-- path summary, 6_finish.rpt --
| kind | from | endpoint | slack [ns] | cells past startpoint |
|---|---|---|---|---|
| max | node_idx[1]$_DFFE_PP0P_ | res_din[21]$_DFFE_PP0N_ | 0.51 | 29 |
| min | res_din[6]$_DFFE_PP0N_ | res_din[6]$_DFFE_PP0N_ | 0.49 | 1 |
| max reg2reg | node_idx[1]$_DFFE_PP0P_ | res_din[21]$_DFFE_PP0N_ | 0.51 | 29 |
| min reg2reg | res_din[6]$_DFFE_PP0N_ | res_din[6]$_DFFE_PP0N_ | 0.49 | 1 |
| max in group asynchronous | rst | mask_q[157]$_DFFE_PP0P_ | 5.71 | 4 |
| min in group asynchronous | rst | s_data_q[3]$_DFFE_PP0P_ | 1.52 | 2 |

Required action:
Only the lines from the one bearing "mask_q[157]$_DFFE_PP0P_ | 5.71 | 4 |" through the end of the entries above belong in the answer, each one exactly as given.

Your response:
| max in group asynchronous | rst | mask_q[157]$_DFFE_PP0P_ | 5.71 | 4 |
| min in group asynchronous | rst | s_data_q[3]$_DFFE_PP0P_ | 1.52 | 2 |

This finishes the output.